Start of Data shown

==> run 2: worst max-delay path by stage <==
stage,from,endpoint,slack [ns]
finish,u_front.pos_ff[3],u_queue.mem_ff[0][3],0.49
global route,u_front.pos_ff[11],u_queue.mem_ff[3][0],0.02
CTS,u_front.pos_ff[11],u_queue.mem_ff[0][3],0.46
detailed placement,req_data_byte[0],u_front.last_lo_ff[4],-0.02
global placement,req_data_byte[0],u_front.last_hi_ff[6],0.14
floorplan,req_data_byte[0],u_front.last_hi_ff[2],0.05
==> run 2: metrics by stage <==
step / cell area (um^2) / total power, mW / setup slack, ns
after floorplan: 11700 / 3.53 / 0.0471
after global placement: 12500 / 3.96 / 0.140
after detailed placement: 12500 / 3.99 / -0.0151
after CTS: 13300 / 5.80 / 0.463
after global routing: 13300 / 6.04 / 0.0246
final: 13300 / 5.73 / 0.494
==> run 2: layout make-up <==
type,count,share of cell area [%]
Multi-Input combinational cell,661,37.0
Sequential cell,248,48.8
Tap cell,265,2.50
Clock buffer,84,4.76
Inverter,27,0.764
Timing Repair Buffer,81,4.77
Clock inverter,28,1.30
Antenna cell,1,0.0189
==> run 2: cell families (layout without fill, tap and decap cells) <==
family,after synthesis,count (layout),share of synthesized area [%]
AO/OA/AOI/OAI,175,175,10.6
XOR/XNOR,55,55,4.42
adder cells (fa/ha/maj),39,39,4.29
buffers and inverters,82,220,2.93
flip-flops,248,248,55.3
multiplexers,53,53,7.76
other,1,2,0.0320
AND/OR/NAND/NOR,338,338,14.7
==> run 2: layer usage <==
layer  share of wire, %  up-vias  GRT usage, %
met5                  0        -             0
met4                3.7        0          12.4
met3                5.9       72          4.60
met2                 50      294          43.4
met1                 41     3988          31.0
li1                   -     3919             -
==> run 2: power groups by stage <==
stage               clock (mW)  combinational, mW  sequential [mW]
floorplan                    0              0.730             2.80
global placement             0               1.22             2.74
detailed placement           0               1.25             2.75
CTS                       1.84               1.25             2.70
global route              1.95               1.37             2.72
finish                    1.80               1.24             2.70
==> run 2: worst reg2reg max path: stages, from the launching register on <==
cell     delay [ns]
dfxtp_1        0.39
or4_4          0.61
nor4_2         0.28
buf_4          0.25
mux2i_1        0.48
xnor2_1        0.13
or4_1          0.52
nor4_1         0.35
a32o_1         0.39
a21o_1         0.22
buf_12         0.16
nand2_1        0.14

End of Data shown

Task prompt: Among the lines above, which hold the word "detailed"? Report each one.

Exercise result:
detailed placement,req_data_byte[0],u_front.last_lo_ff[4],-0.02
after detailed placement: 12500 / 3.99 / -0.0151
detailed placement           0               1.25             2.75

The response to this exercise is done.